#### Task requirements
Start at the line with "Combinational: 492 / 466 / 0.00223 / 958" in the records below, stop at the line with "endpoints found under the hold margin: 47 / 0", and return every line in that span exactly, the two end lines included.
===== Supplied records
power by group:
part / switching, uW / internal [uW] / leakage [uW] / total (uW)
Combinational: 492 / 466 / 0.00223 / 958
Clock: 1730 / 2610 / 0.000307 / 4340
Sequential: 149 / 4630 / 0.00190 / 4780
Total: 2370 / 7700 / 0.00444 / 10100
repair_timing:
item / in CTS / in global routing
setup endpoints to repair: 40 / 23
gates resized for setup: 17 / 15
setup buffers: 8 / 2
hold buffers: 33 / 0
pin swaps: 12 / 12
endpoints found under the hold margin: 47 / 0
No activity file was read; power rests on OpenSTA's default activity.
===== config.mk =====
export PLATFORM = sky130hd
export DESIGN_NAME = sector_ecc_engine
export DESIGN_NICKNAME = d
export VERILOG_FILES = /design/src/rtl/ecc_pkg.sv /design/src/rtl/ecc_parity_acc.sv /design/src/rtl/ecc_syndrome_class.sv /design/src/rtl/ecc_result_merge.sv /design/src/rtl/sector_ecc_engine.sv
export SDC_FILE = /design/constraint.sdc
export NUM_CORES = 1
export LEC_CHECK = 0
export BUFFER_PORTS_ARGS = -buffer_cell sky130_fd_sc_hd__buf_4
export CAP_MARGIN = 15
export CORE_ASPECT_RATIO = 1.5
export CORE_MARGIN = 8
export CORE_UTILIZATION = 57
export DETAILED_ROUTE_END_ITERATION = 8
export PLACE_DENSITY = 0.81
export SLEW_MARGIN = 25
export SYNTH_ARGS = -nofsm -noshare
export SYNTH_HDL_FRONTEND = slang
export SYNTH_SLANG_ARGS = --single-unit
export TNS_END_PERCENT = 20

===== constraint.sdc =====
create_clock -name clk -period 4 [get_ports clk]
set_clock_uncertainty 0.15 [all_clocks]
set_input_delay 0.6 -clock clk [delete_from_list [all_inputs] [get_ports clk]]
set_output_delay 0.6 -clock clk [all_outputs]
set_load 0.01 [all_outputs]

===== src/rtl/ecc_pkg.sv =====
package ecc_pkg;

  typedef enum logic [1:0] {
    ST_CLEAN   = 2'b00,
    ST_FIXED   = 2'b01,
    ST_FATAL   = 2'b10,
    ST_INVALID = 2'b11
  } ecc_status_e;

  typedef enum logic [1:0] {
    CL_NONE  = 2'b00,
    CL_DATA  = 2'b01,
    CL_CODE  = 2'b10,
    CL_MULTI = 2'b11
  } syn_class_e;

endpackage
==========
#### Response area
Combinational: 492 / 466 / 0.00223 / 958
Clock: 1730 / 2610 / 0.000307 / 4340
Sequential: 149 / 4630 / 0.00190 / 4780
Total: 2370 / 7700 / 0.00444 / 10100
repair_timing:
item / in CTS / in global routing
setup endpoints to repair: 40 / 23
gates resized for setup: 17 / 15
setup buffers: 8 / 2
hold buffers: 33 / 0
pin swaps: 12 / 12
endpoints found under the hold margin: 47 / 0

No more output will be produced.